◆ **EXERCISE PROMPT**
What lines of the data hold the string "Yosys"? Pull each one out.

◆ **DATA SUPPLIED**
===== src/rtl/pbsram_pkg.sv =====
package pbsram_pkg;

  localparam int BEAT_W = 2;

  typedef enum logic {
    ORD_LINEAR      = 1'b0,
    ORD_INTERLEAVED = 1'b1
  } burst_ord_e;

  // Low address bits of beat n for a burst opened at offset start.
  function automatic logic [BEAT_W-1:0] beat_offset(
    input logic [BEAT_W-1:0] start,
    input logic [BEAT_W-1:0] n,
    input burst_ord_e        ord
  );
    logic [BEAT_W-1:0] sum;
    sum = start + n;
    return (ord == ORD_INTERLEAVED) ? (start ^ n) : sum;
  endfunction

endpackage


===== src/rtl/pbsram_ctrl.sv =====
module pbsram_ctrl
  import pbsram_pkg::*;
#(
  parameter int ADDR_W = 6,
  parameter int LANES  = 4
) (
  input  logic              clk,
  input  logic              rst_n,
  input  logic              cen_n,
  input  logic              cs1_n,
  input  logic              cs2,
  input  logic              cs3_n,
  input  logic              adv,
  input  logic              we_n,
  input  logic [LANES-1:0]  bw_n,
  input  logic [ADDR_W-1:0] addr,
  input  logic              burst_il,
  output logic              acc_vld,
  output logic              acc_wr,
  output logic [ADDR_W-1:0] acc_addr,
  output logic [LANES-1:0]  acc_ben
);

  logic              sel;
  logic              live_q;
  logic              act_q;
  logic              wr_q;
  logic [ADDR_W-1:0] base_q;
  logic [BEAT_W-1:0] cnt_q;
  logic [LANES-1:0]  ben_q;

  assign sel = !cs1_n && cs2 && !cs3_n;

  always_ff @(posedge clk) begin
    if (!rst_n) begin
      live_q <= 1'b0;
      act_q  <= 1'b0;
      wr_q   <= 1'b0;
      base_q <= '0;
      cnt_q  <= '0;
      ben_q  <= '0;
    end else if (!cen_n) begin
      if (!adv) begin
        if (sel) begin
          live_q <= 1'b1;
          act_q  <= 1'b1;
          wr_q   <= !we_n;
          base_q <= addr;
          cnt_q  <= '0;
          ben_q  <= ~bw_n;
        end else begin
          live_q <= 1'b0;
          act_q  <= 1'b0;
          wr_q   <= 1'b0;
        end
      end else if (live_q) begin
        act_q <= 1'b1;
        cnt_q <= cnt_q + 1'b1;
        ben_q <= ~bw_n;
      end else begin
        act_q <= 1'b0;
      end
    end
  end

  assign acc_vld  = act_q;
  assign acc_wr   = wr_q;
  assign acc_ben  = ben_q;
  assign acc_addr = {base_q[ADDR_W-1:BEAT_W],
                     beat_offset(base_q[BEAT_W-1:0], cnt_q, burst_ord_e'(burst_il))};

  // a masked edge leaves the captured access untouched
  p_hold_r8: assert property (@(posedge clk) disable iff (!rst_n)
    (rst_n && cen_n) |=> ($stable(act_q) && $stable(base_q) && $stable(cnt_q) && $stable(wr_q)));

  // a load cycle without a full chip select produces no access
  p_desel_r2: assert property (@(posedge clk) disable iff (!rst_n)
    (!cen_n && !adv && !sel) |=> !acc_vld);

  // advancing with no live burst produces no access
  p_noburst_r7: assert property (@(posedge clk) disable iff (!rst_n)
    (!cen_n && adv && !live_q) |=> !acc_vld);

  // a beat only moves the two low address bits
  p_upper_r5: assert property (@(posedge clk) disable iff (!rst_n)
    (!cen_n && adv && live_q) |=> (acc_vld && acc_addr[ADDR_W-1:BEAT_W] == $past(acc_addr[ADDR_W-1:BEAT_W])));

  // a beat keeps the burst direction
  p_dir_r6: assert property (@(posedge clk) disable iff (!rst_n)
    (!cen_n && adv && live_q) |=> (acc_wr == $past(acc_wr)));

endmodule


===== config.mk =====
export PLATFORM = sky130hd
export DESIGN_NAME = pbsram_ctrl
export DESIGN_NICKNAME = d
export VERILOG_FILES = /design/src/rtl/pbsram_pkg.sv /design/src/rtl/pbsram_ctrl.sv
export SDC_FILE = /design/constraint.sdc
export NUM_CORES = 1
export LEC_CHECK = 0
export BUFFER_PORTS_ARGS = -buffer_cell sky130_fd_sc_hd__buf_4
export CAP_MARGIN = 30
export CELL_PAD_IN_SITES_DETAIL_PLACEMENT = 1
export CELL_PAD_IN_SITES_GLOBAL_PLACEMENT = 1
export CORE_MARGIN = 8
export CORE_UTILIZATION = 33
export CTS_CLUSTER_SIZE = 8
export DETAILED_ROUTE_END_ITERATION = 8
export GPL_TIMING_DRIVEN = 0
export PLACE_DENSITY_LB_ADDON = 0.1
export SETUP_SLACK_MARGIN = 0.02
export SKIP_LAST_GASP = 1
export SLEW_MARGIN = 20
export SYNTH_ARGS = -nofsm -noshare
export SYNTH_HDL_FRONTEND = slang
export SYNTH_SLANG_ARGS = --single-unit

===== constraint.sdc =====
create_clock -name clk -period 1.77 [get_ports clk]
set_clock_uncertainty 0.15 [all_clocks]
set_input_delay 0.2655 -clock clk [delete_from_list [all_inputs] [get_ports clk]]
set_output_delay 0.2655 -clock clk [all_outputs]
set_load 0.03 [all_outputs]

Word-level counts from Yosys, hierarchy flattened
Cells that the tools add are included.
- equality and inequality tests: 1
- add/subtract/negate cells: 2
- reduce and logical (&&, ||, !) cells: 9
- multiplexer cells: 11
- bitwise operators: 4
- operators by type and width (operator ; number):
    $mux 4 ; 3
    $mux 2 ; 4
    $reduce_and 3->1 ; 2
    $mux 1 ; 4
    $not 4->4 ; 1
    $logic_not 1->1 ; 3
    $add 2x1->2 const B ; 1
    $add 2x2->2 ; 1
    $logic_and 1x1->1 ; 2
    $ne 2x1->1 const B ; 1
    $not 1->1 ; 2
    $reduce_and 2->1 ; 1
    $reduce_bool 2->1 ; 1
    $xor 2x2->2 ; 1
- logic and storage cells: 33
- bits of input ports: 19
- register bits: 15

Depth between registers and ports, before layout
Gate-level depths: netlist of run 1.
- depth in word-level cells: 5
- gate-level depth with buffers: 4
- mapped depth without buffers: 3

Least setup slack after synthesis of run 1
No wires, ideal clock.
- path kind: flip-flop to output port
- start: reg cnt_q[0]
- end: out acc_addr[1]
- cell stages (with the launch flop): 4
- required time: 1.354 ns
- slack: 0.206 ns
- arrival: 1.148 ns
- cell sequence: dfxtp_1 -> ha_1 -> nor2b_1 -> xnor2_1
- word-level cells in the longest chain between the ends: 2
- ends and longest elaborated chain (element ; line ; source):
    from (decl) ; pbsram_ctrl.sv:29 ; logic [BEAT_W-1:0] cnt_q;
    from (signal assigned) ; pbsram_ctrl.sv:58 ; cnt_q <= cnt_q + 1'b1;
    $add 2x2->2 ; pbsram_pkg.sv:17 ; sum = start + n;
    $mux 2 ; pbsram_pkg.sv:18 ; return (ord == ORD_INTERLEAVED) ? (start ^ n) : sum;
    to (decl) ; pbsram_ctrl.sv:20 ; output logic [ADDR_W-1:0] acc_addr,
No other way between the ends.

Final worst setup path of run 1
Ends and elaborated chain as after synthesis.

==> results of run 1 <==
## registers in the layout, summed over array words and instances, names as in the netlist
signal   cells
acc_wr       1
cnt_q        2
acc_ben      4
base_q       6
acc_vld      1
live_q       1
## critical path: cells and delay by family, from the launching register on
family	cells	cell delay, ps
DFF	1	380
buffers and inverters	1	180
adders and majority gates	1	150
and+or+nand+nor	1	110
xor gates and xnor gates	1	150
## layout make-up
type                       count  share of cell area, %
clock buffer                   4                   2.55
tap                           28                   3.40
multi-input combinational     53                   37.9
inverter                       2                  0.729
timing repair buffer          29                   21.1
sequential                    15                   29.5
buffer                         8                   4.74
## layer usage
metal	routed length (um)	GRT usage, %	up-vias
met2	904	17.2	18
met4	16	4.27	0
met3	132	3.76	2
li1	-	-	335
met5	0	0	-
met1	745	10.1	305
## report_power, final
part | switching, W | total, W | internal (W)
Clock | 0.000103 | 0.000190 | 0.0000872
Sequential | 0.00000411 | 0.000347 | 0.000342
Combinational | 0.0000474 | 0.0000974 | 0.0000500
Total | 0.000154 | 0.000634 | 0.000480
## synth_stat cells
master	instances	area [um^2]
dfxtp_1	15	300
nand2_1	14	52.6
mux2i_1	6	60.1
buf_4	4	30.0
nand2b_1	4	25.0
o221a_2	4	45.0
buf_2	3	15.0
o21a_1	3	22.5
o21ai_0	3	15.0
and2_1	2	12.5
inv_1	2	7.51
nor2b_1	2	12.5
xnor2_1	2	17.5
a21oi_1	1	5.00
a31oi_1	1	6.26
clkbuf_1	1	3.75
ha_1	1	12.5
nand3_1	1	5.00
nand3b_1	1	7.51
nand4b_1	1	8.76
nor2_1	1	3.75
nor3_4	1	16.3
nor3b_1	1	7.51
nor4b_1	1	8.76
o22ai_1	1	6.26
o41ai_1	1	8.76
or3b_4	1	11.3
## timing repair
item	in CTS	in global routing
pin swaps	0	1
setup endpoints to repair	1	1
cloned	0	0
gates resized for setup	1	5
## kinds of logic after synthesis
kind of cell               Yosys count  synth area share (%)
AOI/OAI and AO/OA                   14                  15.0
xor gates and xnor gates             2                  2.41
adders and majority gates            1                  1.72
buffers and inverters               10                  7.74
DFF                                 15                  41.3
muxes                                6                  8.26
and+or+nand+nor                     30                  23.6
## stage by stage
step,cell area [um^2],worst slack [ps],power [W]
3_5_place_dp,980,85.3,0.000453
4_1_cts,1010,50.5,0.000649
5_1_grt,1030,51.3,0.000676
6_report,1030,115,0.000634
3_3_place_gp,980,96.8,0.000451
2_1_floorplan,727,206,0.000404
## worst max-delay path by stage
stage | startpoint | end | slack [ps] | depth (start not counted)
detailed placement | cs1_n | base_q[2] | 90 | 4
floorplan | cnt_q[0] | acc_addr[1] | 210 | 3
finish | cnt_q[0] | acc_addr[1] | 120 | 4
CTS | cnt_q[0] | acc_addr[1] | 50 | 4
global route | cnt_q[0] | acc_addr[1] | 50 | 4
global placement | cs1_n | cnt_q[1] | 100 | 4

◆ **OUTPUT**
Word-level counts from Yosys, hierarchy flattened
kind of cell               Yosys count  synth area share (%)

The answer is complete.